╭─ DATASET EXTRACT

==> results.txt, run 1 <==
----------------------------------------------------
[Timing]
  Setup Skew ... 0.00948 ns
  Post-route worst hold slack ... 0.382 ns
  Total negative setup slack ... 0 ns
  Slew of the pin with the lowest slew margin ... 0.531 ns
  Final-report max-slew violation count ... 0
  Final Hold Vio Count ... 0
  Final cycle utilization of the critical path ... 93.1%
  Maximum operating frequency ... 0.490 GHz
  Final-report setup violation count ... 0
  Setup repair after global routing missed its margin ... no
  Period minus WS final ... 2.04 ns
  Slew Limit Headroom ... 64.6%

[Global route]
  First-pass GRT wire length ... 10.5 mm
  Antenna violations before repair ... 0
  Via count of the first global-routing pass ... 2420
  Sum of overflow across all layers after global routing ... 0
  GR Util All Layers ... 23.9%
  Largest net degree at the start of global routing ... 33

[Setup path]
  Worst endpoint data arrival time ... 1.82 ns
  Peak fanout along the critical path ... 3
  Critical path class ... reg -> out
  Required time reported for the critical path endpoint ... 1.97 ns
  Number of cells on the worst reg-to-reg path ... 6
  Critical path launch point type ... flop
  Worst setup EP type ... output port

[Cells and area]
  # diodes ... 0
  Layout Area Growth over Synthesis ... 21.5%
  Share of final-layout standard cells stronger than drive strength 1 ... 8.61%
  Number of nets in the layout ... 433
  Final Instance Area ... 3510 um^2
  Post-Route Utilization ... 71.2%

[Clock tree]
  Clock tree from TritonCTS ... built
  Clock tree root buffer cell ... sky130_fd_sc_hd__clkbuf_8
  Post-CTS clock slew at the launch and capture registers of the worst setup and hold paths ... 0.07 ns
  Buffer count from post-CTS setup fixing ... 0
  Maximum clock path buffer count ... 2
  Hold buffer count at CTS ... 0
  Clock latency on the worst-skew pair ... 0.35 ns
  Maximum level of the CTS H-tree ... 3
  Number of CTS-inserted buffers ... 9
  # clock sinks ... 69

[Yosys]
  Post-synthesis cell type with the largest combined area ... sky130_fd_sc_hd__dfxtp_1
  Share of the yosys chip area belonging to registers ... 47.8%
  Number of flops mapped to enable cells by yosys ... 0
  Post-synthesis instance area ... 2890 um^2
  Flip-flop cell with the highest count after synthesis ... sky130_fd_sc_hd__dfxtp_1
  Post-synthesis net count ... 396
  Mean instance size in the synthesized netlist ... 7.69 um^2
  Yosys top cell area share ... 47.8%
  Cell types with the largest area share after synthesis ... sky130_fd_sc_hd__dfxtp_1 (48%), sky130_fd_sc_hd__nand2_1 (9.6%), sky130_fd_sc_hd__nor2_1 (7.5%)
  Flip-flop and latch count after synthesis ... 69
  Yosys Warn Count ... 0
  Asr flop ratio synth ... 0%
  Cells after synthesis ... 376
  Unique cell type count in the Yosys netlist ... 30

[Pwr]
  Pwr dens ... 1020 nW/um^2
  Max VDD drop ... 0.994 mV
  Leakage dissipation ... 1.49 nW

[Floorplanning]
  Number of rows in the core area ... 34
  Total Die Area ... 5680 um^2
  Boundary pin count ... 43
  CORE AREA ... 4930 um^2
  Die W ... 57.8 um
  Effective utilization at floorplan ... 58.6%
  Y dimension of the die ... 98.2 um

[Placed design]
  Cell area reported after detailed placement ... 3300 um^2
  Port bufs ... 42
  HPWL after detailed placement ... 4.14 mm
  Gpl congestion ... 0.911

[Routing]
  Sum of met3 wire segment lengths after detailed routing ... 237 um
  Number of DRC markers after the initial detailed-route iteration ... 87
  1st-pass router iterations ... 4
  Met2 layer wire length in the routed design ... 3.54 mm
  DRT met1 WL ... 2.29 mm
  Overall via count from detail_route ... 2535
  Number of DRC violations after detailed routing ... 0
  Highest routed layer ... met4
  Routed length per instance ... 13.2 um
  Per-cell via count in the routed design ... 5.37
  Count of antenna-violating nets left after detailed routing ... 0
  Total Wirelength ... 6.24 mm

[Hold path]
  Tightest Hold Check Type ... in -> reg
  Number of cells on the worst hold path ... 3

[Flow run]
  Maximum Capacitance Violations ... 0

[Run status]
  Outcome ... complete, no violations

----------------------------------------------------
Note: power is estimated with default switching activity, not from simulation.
--- config.mk ---
export PLATFORM = sky130hd
export DESIGN_NAME = prime_result_buffer
export DESIGN_NICKNAME = d
export VERILOG_FILES = /design/src/rtl/prime_pkg.sv /design/src/rtl/prime_fifo.sv /design/src/rtl/prime_result_buffer.sv
export SDC_FILE = /design/constraint.sdc
export NUM_CORES = 1
export LEC_CHECK = 0
export ABC_AREA = 1
export CAP_MARGIN = 15
export CORE_UTILIZATION = 40
export DETAILED_ROUTE_END_ITERATION = 8
export PLACE_DENSITY = 0.59
export REMOVE_ABC_BUFFERS = 1
export SETUP_SLACK_MARGIN = 0.3
export SLEW_MARGIN = 20
export SYNTH_ARGS = -nofsm -noshare
export SYNTH_HDL_FRONTEND = slang
export SYNTH_SLANG_ARGS = --single-unit
--- constraint.sdc ---
create_clock -name clk -period 2.2 [get_ports clk]
set_input_delay 0.33 -clock clk [delete_from_list [all_inputs] [get_ports clk]]
set_output_delay 0.33 -clock clk [all_outputs]
set_load 0.005 [all_outputs]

╰─

All lines from the listing above that include "repair" should be shown.

--- SOLVED PROBLEM ---
  Setup repair after global routing missed its margin ... no
  Antenna violations before repair ... 0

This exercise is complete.